What this task involves
Could you say how many lines in the records include "kdata"? Please give the number by itself.

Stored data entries
*** Begin section ***

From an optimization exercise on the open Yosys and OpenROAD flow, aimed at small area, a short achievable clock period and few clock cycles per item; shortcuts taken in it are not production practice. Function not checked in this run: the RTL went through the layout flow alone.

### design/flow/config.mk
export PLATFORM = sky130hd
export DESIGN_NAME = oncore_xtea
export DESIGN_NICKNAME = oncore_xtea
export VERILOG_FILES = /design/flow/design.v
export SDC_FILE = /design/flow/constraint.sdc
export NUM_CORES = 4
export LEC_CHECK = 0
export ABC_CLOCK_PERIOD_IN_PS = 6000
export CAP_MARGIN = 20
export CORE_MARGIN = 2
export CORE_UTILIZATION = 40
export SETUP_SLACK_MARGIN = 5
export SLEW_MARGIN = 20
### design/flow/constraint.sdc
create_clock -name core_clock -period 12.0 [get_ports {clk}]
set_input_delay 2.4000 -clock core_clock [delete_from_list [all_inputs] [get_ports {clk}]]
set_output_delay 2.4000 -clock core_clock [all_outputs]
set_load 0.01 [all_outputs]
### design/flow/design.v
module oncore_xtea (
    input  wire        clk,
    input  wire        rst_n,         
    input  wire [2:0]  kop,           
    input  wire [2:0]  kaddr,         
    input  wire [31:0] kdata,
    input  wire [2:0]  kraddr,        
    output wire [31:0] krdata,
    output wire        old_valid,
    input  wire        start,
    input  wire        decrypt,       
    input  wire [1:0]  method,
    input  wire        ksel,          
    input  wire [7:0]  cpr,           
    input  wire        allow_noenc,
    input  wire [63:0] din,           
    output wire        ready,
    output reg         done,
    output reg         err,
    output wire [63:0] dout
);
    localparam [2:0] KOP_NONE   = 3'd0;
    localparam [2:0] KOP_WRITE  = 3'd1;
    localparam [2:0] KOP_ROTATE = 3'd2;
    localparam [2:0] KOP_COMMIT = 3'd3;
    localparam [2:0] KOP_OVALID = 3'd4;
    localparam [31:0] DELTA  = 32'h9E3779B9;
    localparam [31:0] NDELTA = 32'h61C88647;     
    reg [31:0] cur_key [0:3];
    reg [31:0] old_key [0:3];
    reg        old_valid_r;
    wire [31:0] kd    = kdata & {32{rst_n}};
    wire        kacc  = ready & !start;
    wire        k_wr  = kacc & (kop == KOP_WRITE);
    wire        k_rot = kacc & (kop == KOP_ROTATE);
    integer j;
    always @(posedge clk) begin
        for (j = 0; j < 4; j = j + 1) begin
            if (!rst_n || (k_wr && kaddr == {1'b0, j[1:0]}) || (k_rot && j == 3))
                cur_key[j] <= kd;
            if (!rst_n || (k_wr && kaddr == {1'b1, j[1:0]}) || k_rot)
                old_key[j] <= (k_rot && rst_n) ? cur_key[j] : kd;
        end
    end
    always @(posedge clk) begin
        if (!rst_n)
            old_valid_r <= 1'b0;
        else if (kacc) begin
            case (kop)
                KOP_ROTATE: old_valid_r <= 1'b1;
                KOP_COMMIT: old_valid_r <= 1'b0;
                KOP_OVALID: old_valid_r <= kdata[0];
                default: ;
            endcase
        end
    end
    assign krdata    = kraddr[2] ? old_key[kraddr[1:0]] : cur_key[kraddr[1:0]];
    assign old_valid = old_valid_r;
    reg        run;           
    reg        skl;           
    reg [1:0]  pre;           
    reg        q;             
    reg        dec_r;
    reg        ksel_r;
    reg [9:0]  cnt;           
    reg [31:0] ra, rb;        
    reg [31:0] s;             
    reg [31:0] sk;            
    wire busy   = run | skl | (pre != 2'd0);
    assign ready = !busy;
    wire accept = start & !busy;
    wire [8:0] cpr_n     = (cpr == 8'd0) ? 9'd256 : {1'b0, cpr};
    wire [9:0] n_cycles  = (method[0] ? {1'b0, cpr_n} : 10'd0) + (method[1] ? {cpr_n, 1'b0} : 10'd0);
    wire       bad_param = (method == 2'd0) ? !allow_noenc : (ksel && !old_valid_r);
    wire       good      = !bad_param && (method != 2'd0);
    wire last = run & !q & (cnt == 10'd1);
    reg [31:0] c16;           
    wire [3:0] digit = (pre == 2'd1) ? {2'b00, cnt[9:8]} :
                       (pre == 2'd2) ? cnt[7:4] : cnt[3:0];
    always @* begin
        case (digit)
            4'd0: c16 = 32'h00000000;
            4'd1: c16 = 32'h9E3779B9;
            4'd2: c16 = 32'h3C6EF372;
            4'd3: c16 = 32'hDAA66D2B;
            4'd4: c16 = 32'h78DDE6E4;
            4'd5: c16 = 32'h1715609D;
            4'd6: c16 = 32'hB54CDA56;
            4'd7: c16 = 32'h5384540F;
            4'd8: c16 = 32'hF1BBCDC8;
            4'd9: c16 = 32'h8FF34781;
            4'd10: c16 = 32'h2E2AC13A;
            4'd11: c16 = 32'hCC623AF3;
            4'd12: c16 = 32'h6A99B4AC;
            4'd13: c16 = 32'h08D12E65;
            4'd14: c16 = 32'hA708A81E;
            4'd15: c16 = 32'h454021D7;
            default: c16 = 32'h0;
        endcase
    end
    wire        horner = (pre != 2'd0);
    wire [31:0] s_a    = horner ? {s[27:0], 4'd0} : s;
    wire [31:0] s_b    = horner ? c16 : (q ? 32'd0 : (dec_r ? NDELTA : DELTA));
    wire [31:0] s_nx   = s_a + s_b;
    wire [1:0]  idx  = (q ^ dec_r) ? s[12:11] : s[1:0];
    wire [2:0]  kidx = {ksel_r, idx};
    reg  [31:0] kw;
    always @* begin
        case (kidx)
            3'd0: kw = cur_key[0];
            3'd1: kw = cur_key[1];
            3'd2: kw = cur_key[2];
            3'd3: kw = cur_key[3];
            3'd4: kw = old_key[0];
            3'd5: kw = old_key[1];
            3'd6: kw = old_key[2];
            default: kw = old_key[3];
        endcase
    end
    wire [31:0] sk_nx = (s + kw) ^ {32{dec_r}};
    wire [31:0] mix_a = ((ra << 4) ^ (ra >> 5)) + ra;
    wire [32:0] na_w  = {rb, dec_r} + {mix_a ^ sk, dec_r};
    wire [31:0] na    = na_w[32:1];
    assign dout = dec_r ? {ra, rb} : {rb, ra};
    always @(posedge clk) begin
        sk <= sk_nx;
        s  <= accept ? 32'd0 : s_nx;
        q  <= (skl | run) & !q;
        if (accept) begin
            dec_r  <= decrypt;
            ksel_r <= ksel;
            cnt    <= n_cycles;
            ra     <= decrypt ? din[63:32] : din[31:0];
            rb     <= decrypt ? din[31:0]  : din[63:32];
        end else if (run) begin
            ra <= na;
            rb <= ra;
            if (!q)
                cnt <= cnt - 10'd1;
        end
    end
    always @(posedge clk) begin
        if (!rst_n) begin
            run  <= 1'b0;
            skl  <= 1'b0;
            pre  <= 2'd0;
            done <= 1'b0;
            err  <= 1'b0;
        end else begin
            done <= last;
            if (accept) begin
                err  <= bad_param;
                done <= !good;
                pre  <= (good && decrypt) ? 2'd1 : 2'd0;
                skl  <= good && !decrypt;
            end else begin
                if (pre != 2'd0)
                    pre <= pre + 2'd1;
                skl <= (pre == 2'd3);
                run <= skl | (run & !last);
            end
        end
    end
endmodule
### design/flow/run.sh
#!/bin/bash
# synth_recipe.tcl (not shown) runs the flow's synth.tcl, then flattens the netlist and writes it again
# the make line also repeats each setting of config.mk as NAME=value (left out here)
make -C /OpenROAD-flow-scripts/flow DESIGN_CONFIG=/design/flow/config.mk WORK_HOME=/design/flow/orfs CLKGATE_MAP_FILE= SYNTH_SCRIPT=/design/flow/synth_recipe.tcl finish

*** End section ***

Answer space
3